New year, old news: The apparel industry has immense indirect emissions.
For most clothing brands, over 90 percent of greenhouse gas emissions come from the supply chains and product life cycles, not their own operations. Traditional reporting methods often rely on broad averages or estimates—which can miss real hotspots or opportunities, according to Worldly.
The sustainability and supply chain intelligence platform announced a major upgrade to the Product Impact Calculator, its tool for measuring a product’s carbon footprint and indirect supply-chain emissions. Cascale’s strategic partner said the expanded PIC gives consumer goods companies a scalable, data-driven way to measure and manage Scope 3—the (usually) largest share of a product’s environmental footprint, which regulators increasingly require.
“Scope 3 used to be a guessing game,” said Scott Raskin, CEO of Worldly. “With this expansion, brands no longer have to choose between speed and accuracy—they can have both.”
While Worldly first designed the PIC to measure apparel’s more evasive emissions, the tool has moved beyond its original 40 categories: The new schema now supports 269 categories—a 572.5 percent increase—across seven distinct industries. The tool now integrates primary supplier and material input data, making emissions calculations more precise and actionable than spend-based methods or rough averages.
The expansion lets multi-category brands move beyond “spend-based” estimates for Scope 3 emissions by using primary data from over 40,000 companies to identify emissions hotspots and model decarbonization scenarios.

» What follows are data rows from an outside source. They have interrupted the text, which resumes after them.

==> flow/design.v <==
module and1x32_1 ( 
   out,
   i0, i1, i2, i3, i4, i5, i6, i7, i8, i9, i10, i11, i12, i13, i14, i15, i16,
   i17, i18, i19, i20, i21, i22, i23, i24, i25, i26, i27, i28, i29, i30, i31
   ) ;
   input
        i0,
        i1,
        i2,
        i3,
        i4,
        i5,
        i6,
        i7,
        i8,
        i9,
        i10,
        i11,
        i12,
        i13,
        i14,
        i15,
        i16,
        i17,
        i18,
        i19,
        i20,
        i21,
        i22,
        i23,
        i24,
        i25,
        i26,
        i27,
        i28,
        i29,
        i30,
        i31;
   output out;
   wire   t0,
          t1,
          t2,
          t3,
          t4,
          t5,
          t6,
          t7,
          t8,
          t9;
   and1x4_1 a0(t0, i0, i1, i2, i3);
   and1x4_1 a1(t1, t0, i4, i5, i6);
   and1x4_1 a2(t2, t1, i7, i8, i9);
   and1x4_1 a3(t3, t2, i10, i11, i12);
   and1x4_1 a4(t4, t3, i13, i14, i15);
   and1x4_1 a5(t5, t4, i16, i17, i18);
   and1x4_1 a6(t6, t5, i19, i20, i21);
   and1x4_1 a7(t7, t6, i22, i23, i24);
   and1x4_1 a8(t8, t7, i25, i26, i27);
   and1x4_1 a9(t9, t8, i28, i29, i30);
   and a10(out, t9, i31);
endmodule
==> ./design.v <==
module ID_EX_REG(clk, reset, ID_EX_Stall, ID_EX_Flush, Instruction, ID_EX_Instruction_data, PCplus4, ID_EX_PCplus4_data, Read_data1, ID_EX_Read_data1_data, Read_data2, ID_EX_Read_data2_data, Sign_Extend, ID_EX_Sign_Extend_data, Logic_Extend, ID_EX_Logic_Extend_data, RegDst, ID_EX_RegDst_data, RegWrite, ID_EX_RegWrite_data, ALUSrcA, ID_EX_ALUSrcA_data, ALUSrcB, ID_EX_ALUSrcB_data, ALUOp, ID_EX_ALUOp_data, ChangeType, ID_EX_ChangeType_data, MemRead, ID_EX_MemRead_data, MemWrite, ID_EX_MemWrite_data, MemtoReg, ID_EX_MemtoReg_data, StoreType, ID_EX_StoreType_data, LoadType, ID_EX_LoadType_data, Reverse, ID_EX_Reverse_data, syscall, ID_EX_syscall_data, eret, ID_EX_eret_data, RI, ID_EX_RI_data, CR_Read, ID_EX_CR_Read_data, CR_Write, ID_EX_CR_Write_data);
	input clk;
	input reset;
	input ID_EX_Stall;
	input ID_EX_Flush;
	input [31:0] Instruction;
	output [31:0] ID_EX_Instruction_data;
	input [31:0] PCplus4;
	output [31:0] ID_EX_PCplus4_data;
	input [31:0] Read_data1;
	output [31:0] ID_EX_Read_data1_data;
	input [31:0] Read_data2;
	output [31:0] ID_EX_Read_data2_data;
	input [31:0] Sign_Extend;
	output [31:0] ID_EX_Sign_Extend_data;
	input [31:0] Logic_Extend;
	output [31:0] ID_EX_Logic_Extend_data;
	input [1:0] RegDst;
	output [1:0] ID_EX_RegDst_data;
	input RegWrite;
	output ID_EX_RegWrite_data;
	input [1:0] ALUSrcA;
	output [1:0] ID_EX_ALUSrcA_data;
	input [2:0] ALUSrcB;
	output [2:0] ID_EX_ALUSrcB_data;
	input [5:0] ALUOp;
	output [5:0] ID_EX_ALUOp_data;
	input [1:0] ChangeType;
	output [1:0] ID_EX_ChangeType_data;
	input MemRead;
	output ID_EX_MemRead_data;
	input MemWrite;
	output ID_EX_MemWrite_data;
	input [1:0] MemtoReg;
	output [1:0] ID_EX_MemtoReg_data;
	input [1:0] StoreType;
	output [1:0] ID_EX_StoreType_data;
	input [2:0] LoadType;
	output [2:0] ID_EX_LoadType_data;
	input Reverse;
	output ID_EX_Reverse_data;
	input syscall;
	output ID_EX_syscall_data;
	input eret;
	output ID_EX_eret_data;
	input RI;
	output ID_EX_RI_data;
	input CR_Read;
	output ID_EX_CR_Read_data;
	input CR_Write;
	output ID_EX_CR_Write_data;
	flopr #(32) m_ID_EX_Instruction(.clk(clk), .reset(reset), .stall(ID_EX_Stall), .flush(ID_EX_Flush), .d(Instruction), .q(ID_EX_Instruction_data));
	flopr #(32) m_ID_EX_PCplus4(.clk(clk), .reset(reset), .stall(ID_EX_Stall), .flush(ID_EX_Flush), .d(PCplus4), .q(ID_EX_PCplus4_data));
	flopr #(32) m_ID_EX_Read_data1(.clk(clk), .reset(reset), .stall(ID_EX_Stall), .flush(ID_EX_Flush), .d(Read_data1), .q(ID_EX_Read_data1_data));
	flopr #(32) m_ID_EX_Read_data2(.clk(clk), .reset(reset), .stall(ID_EX_Stall), .flush(ID_EX_Flush), .d(Read_data2), .q(ID_EX_Read_data2_data));
	flopr #(32) m_ID_EX_Sign_Extend(.clk(clk), .reset(reset), .stall(ID_EX_Stall), .flush(ID_EX_Flush), .d(Sign_Extend), .q(ID_EX_Sign_Extend_data));
	flopr #(32) m_ID_EX_Logic_Extend(.clk(clk), .reset(reset), .stall(ID_EX_Stall), .flush(ID_EX_Flush), .d(Logic_Extend), .q(ID_EX_Logic_Extend_data));
	flopr #(2) m_ID_EX_RegDst(.clk(clk), .reset(reset), .stall(ID_EX_Stall), .flush(ID_EX_Flush), .d(RegDst), .q(ID_EX_RegDst_data));
	flopr #(1) m_ID_EX_RegWrite(.clk(clk), .reset(reset), .stall(ID_EX_Stall), .flush(ID_EX_Flush), .d(RegWrite), .q(ID_EX_RegWrite_data));
	flopr #(2) m_ID_EX_ALUSrcA(.clk(clk), .reset(reset), .stall(ID_EX_Stall), .flush(ID_EX_Flush), .d(ALUSrcA), .q(ID_EX_ALUSrcA_data));
	flopr #(3) m_ID_EX_ALUSrcB(.clk(clk), .reset(reset), .stall(ID_EX_Stall), .flush(ID_EX_Flush), .d(ALUSrcB), .q(ID_EX_ALUSrcB_data));
	flopr #(6) m_ID_EX_ALUOp(.clk(clk), .reset(reset), .stall(ID_EX_Stall), .flush(ID_EX_Flush), .d(ALUOp), .q(ID_EX_ALUOp_data));
	flopr #(2) m_ID_EX_ChangeType(.clk(clk), .reset(reset), .stall(ID_EX_Stall), .flush(ID_EX_Flush), .d(ChangeType), .q(ID_EX_ChangeType_data));
	flopr #(1) m_ID_EX_MemRead(.clk(clk), .reset(reset), .stall(ID_EX_Stall), .flush(ID_EX_Flush), .d(MemRead), .q(ID_EX_MemRead_data));
	flopr #(1) m_ID_EX_MemWrite(.clk(clk), .reset(reset), .stall(ID_EX_Stall), .flush(ID_EX_Flush), .d(MemWrite), .q(ID_EX_MemWrite_data));
	flopr #(2) m_ID_EX_MemtoReg(.clk(clk), .reset(reset), .stall(ID_EX_Stall), .flush(ID_EX_Flush), .d(MemtoReg), .q(ID_EX_MemtoReg_data));
	flopr #(2) m_ID_EX_StoreType(.clk(clk), .reset(reset), .stall(ID_EX_Stall), .flush(ID_EX_Flush), .d(StoreType), .q(ID_EX_StoreType_data));
	flopr #(3) m_ID_EX_LoadType(.clk(clk), .reset(reset), .stall(ID_EX_Stall), .flush(ID_EX_Flush), .d(LoadType), .q(ID_EX_LoadType_data));
	flopr #(1) m_ID_EX_Reverse(.clk(clk), .reset(reset), .stall(ID_EX_Stall), .flush(ID_EX_Flush), .d(Reverse), .q(ID_EX_Reverse_data));
	flopr #(1) m_ID_EX_syscall(.clk(clk), .reset(reset), .stall(ID_EX_Stall), .flush(ID_EX_Flush), .d(syscall), .q(ID_EX_syscall_data));
	flopr #(1) m_ID_EX_eret(.clk(clk), .reset(reset), .stall(ID_EX_Stall), .flush(ID_EX_Flush), .d(eret), .q(ID_EX_eret_data));
	flopr #(1) m_ID_EX_RI(.clk(clk), .reset(reset), .stall(ID_EX_Stall), .flush(ID_EX_Flush), .d(RI), .q(ID_EX_RI_data));
	flopr #(1) m_ID_EX_CR_Read(.clk(clk), .reset(reset), .stall(ID_EX_Stall), .flush(ID_EX_Flush), .d(CR_Read), .q(ID_EX_CR_Read_data));
	flopr #(1) m_ID_EX_CR_Write(.clk(clk), .reset(reset), .stall(ID_EX_Stall), .flush(ID_EX_Flush), .d(CR_Write), .q(ID_EX_CR_Write_data));
endmodule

By integrating supplier data and focusing on high-impact variables such as product weight, organizations can achieve significant improvements in emissions accuracy, according to the Higg Index’s exclusive licensee.

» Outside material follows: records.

## flow/constraint.sdc

```tcl
current_design MEM_WB_REG

set clk_period 1.2
set clk_io_pct 0.2

create_clock -name clk0 -period $clk_period [get_ports {clk}]

set non_clock_inputs [all_inputs -no_clocks]
set_input_delay [expr $clk_period * $clk_io_pct] -clock clk0 $non_clock_inputs
set_output_delay [expr $clk_period * $clk_io_pct] -clock clk0 [all_outputs]
```

## flow/config.mk

```make
export PLATFORM = sky130hd
export DESIGN_NAME = MEM_WB_REG
export DESIGN_NICKNAME = MEM_WB_REG
export VERILOG_FILES = /design/flow/design.v
export SDC_FILE = /design/flow/constraint.sdc
export NUM_CORES = 4
export LEC_CHECK = 1
export CORE_UTILIZATION = 50
```

## flow/run.sh

```bash
#!/bin/bash
# OpenROAD 26Q1-2900-gdf79404cd8, Yosys 0.63+post, stock flow scripts
make -C /OpenROAD-flow-scripts/flow DESIGN_CONFIG=/design/flow/config.mk WORK_HOME=/design/flow/orfs finish
```

## flow/design.v

```verilog
module MEM_WB_REG(clk, reset, MEM_WB_Stall, MEM_WB_Flush, Instruction, MEM_WB_Instruction_data, PCplus4, MEM_WB_PCplus4_data, ALU_result, MEM_WB_ALU_result_data, MemData, MEM_WB_MemData_data, RegDst, MEM_WB_RegDst_data, RegWrite, MEM_WB_RegWrite_data, MemtoReg, MEM_WB_MemtoReg_data);
	input clk;
	input reset;
	input MEM_WB_Stall;
	input MEM_WB_Flush;
	input [31:0] Instruction;
	output [31:0] MEM_WB_Instruction_data;
	input [31:0] PCplus4;
	output [31:0] MEM_WB_PCplus4_data;
	input [31:0] ALU_result;
	output [31:0] MEM_WB_ALU_result_data;
	input [31:0] MemData;
	output [31:0] MEM_WB_MemData_data;
	input [1:0] RegDst;
	output [1:0] MEM_WB_RegDst_data;
	input RegWrite;
	output MEM_WB_RegWrite_data;
	input [1:0] MemtoReg;
	output [1:0] MEM_WB_MemtoReg_data;
	flopr #(32) m_MEM_WB_Instruction(.clk(clk), .reset(reset), .stall(MEM_WB_Stall), .flush(MEM_WB_Flush), .d(Instruction), .q(MEM_WB_Instruction_data));
	flopr #(32) m_MEM_WB_PCplus4(.clk(clk), .reset(reset), .stall(MEM_WB_Stall), .flush(MEM_WB_Flush), .d(PCplus4), .q(MEM_WB_PCplus4_data));
	flopr #(32) m_MEM_WB_ALU_result(.clk(clk), .reset(reset), .stall(MEM_WB_Stall), .flush(MEM_WB_Flush), .d(ALU_result), .q(MEM_WB_ALU_result_data));
	flopr #(32) m_MEM_WB_MemData(.clk(clk), .reset(reset), .stall(MEM_WB_Stall), .flush(MEM_WB_Flush), .d(MemData), .q(MEM_WB_MemData_data));
	flopr #(2) m_MEM_WB_RegDst(.clk(clk), .reset(reset), .stall(MEM_WB_Stall), .flush(MEM_WB_Flush), .d(RegDst), .q(MEM_WB_RegDst_data));
	flopr #(1) m_MEM_WB_RegWrite(.clk(clk), .reset(reset), .stall(MEM_WB_Stall), .flush(MEM_WB_Flush), .d(RegWrite), .q(MEM_WB_RegWrite_data));
	flopr #(2) m_MEM_WB_MemtoReg(.clk(clk), .reset(reset), .stall(MEM_WB_Stall), .flush(MEM_WB_Flush), .d(MemtoReg), .q(MEM_WB_MemtoReg_data));
endmodule
module flopr(clk, reset, stall, flush, d, q);
	parameter width = 32;
	input clk;
	input reset;
	input stall;
	input flush;
	input [width - 1:0] d;
	output reg [width - 1:0] q;
	always@(negedge clk or negedge reset)
		begin
		if(!reset)
			begin
			q <= {width{1'b0}};
			end
		else if(!stall)
			begin
			if(flush)
				begin
				q <= {width{1'b0}};
				end
			else
				begin
				q <= d;
				end
			end
		end
endmodule
```

==> changes_impl.md <==
### Physical design

- WL per Instance: 17.04 µm
- EDFF count, synth: 0
- Share of layout cells above drive strength 1: 0.3851
- Critical path cell sequence: buf_2
- Sw power: 2.848 mW
- Area delta synth->final: 59.56%
- Final setup vio count: 136
- H-Tree Depth: 4
- Synth cell count leaders: 133 x dfrtn_1, 125 x nand2_1, 85 x nand2b_1, 85 x o21ai_1
- Synth top cell by count: dfrtn_1
- Clock skew: 0 ns
- Post-Synthesis Cells: 560
- Async SR Flop Fraction: 1.000
- Routed wire length: 18230 µm
- Vias per cell: 5.029
- Core ar.: 0.01161 mm²
- Remaining DRCs: 0
- Data arrival, critical path: 1.54 ns
- YS chip area: 0.006080 mm²
- CTS tree: built
- Worst R2R Path Depth: 5
- Chip area: 0.01260 mm²
- Final Max Tran Viols: 0
- Status: complete, but fails checks
- # rows: 39
- Largest net degree at the start of global routing: 59
- Global-route wire length before repair: 27480 µm
- Vias in the first global route: 5487
- Tool Warnings: 29
- Max Cap Viol: 0
- Violated checks: setup timing
- Biggest area cells: dfrtn_1 55%, nand2b_4 9.1%, nand2b_1 8.7%
- Synthesized cell area: 0.006080 mm²
- Combinational share of power: 0.175
- CTS max path bufs: 2
- DR pass1 iterations: 22
- Seq pwr share: 0.404
- Flops & latches, synth: 133
- Reg2reg end: m_MEM_WB_PCplus4.q[18]
- Worst slew margin: 0.8598
- Leak: 4.938 nW
- Initial antenna violation count: 0
- Placer congestion estimate: 0.8531
- Hpwl dp: 11560 µm
- Clk pwr share: 0.420
- Die H: 112.3 µm
- Core Util at FP: 0.5235
- Top-area cell type share of the netlist area: 0.5474
- Crit-path max cell delay: 0.43 ns
- Worst-Margin Slew: 0.2098 ns
- CP Capture Type: primary output
- GRT overflow: 0
- Port Buffers: 269
- Number of fill cells: 626
- CP required: 0.96 ns
- CP Class: flip-flop to primary output
- Cell taking the most area after synthesis: dfrtn_1
- I/O pins: 270
- Cell Int Power: 9.674 mW
- Warnings, synthesis: 3
- # diodes: 0
- Setup TNS: -71.37 ns
- RSZ-0062 raised after global routing: true
- Main flop type: dfrtn_1
- Worst VDD drop: 1.056 mV
- Iteration-0 DRC Markers: 281
- Hold Crit Class: input port to asynchronous set/reset pin
- Combinational gate area: 0.002411 mm²
- Hold Slack: 0.1534 ns
- Sw frac: 0.2274
- Clock Pin Slew Worst Setup and Hold Paths: 0.04 ns
- Distinct lib cells used: 12
- Mapped Avg Cell Area: 10.86 µm²
- Critical R2R Launch: m_MEM_WB_PCplus4.q[18]
- Seq/Total Area, Yosys: 0.5474
- Num CTS Buffers: 17
- CTS Root Cell: clkbuf_16
- Crit path max fanout: 2
- Final worst slack: -0.5815 ns
- R2R setup slack: 0.18 ns
- Crit start category: flip-flop
- Sequential cell area: 0.003328 mm²
- Clock Sinks: 133
- Power density over the cells: 1291 mW/mm²
- Routed Antenna Nets: 0
- Final hold violation count: 0
- Slowest CP cell: dfrtn_1
- Post-CTS Hold Fix Bufs: 0
- Die width: 112.3 µm
- Tot GR Track Use: 0.2940
- Yosys cell count: 560
- Delay-heaviest family, CP: flip-flops
- Via count: 5381
- Critical path buffer and inverter count: 1
- Clock latency on the worst-skew pair: 0.39 ns
[layout make-up]
cell class                 count  area share
clock inverter                11     0.01651
timing repair buffer         380      0.3288
tap                          143     0.01844
multi-input combinational    384      0.2485
clock buffer                  19     0.04463
sequential                   133      0.3431
[metrics by stage]
step / worst slack, ns / cells / total power, mW / cell area (µm²) / util
floorplan: -0.2941 / 560 / 5.816 / 6170 / -
global placement: -0.5861 / 962 / 7.259 / 9036 / 0.7781
detailed placement: -0.5675 / 962 / 7.302 / 9036 / 0.7781
CTS: -0.6005 / 1034 / 12.42 / 9328 / 0.8032
global route: -0.6209 / 1070 / 12.99 / 9701 / 0.8353
finish: -0.5815 / 1070 / 12.52 / 9701 / 0.8353
[how the worst max path moves through the flow]
stage                 cells after the start                       from                    endpoint  slack, ns
after CTS                                 1  m_MEM_WB_ALU_result.q[22]  MEM_WB_ALU_result_data[22]      -0.60
after global routing                      1     m_MEM_WB_MemData.q[18]     MEM_WB_MemData_data[18]      -0.62
final                                     1  m_MEM_WB_ALU_result.q[22]  MEM_WB_ALU_result_data[22]      -0.58
[routing by layer]
layer | vias up | track usage | routed length (µm)
li1 | 2533 | - | -
met1 | 2590 | 0.4201 | 7415
met2 | 226 | 0.4592 | 8671
met3 | 32 | 0.1073 | 1699
met4 | 0 | 0.05956 | 442
met5 | - | 0 | 0
[layout by cell type, fill, tap and decap left out]
master	Yosys	layout
clkinvlp_4	0	2
nand2b_1	85	85
nand2_2	0	1
buf_12	0	12
clkdlybuf4s50_1	0	119
bufinv_16	0	4
dfrtn_1	133	133
buf_2	4	133
a22o_1	8	8
nand2b_4	40	40
clkinv_2	0	5
o21ai_1	85	85
nor2_4	1	1
o21ai_2	40	40
buf_8	0	1
clkbuf_1	11	2
buf_4	9	87
nand2_1	125	124
buf_16	0	4
dlygate4sd2_1	0	4
buf_6	19	7
clkbuf_16	0	20
dlymetal6s2s_1	0	10
[kinds of logic (layout without fill, tap and decap cells)]
kind of cell           after synthesis  after routing  synth area share
DFF                                133            133            0.5474
and+or+nand+nor                    251            251            0.2570
AOI/OAI and AO/OA                  133            133            0.1391
buffers and inverters               43            410           0.05639
[timing repair]
action,CTS,global route
pin swaps,1,5
cloned,1,5
gates resized,431,14
endpoints found under the setup margin,158,229
setup buffers,41,31
[power groups by stage]
| stage | clock [mW] | combinational [mW] | sequential, mW |
|---|---|---|---|
| final | 5.26 | 2.20 | 5.06 |
| after global routing | 5.51 | 2.39 | 5.10 |
| after CTS | 5.33 | 2.04 | 5.05 |
[state kept, by name, indices dropped and copies added, names as in the netlist]
signal,flops
m_MEM_WB_Instruction.q,32
m_MEM_WB_MemData.q,32
m_MEM_WB_RegDst.q,2
m_MEM_WB_MemtoReg.q,2
m_MEM_WB_PCplus4.q,32
m_MEM_WB_ALU_result.q,32
m_MEM_WB_RegWrite.q,1
Power figures rest on the tool's default switching activity, not on a simulated workload.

“The PIC gives companies the clarity they need,” Raskin said. “To design better products, run smarter supply chains, report more accurately and move forward strategically nd responsibly.”
The updated tool combines supplier and material data with lifecycle insights, so brands can see the impact of individual styles rather than relying on rough spending proxies. For example, companies can model the lifecycle emissions of a cotton T-shirt versus a recycled polyester jacket—across production, transport, washing and end-of-life—to identify where the biggest impacts occur.
With product-level visibility, apparel brands can see which materials (or supply partners) contribute most to emissions, and model the impact of design (or sourcing changes to focus decarbonization efforts using real data, the Higg Index-hosting platform said. Apparel makers can test “what if” scenarios—different suppliers, materials, or packaging—and quantify carbon savings. Brands using the tool can also integrate supplier emissions data and get audit-ready Scope 3 figures faster.
The outputs align with international sustainability frameworks, according to the public-benefit technology company.
As global regulations accelerate, Worldly said the PIC can serve as a standardized data foundation to meet emerging legal requirements. The expanded tool considers compliance with the EU’s Corporate Sustainability Reporting Directive (CSRD) and the digital product passport (DPP), as well as environmental labels, such as France’s Environmental Cost.
By generating data that brands can use for reporting and product labeling frameworks, early adopters of the enhanced tool cited improved visibility, faster modeling and more confidence in making green(er) choices.
“We’ve identified emissions hotspots, explored decarbonization scenarios and prioritized actions backed by real numbers,” said Shasta O’Loughlin, head of ESG at KMD Brands. “Worldly’s PIC gives us highly tangible insights we can use across teams and in preparation for upcoming regulations.”
After early PIC adopter Komar onboarded “thousands of products to unlock material-level visibility and guide investment decisions,” clearer Scope 3 emissions data allowed the company to focus investments for the greatest impact.
“Rather than doing calculations manually or using another third-party, we can use the PIC to save time and money while achieving accurate simulations. We can see what would happen if we changed from Supplier A to Supplier B or changed the boiler from one type to another,” said Thiwanka De Fonseka, Komar’s chief sustainability officer. “Using the PIC makes our internal work much easier and gives us great confidence in our results.”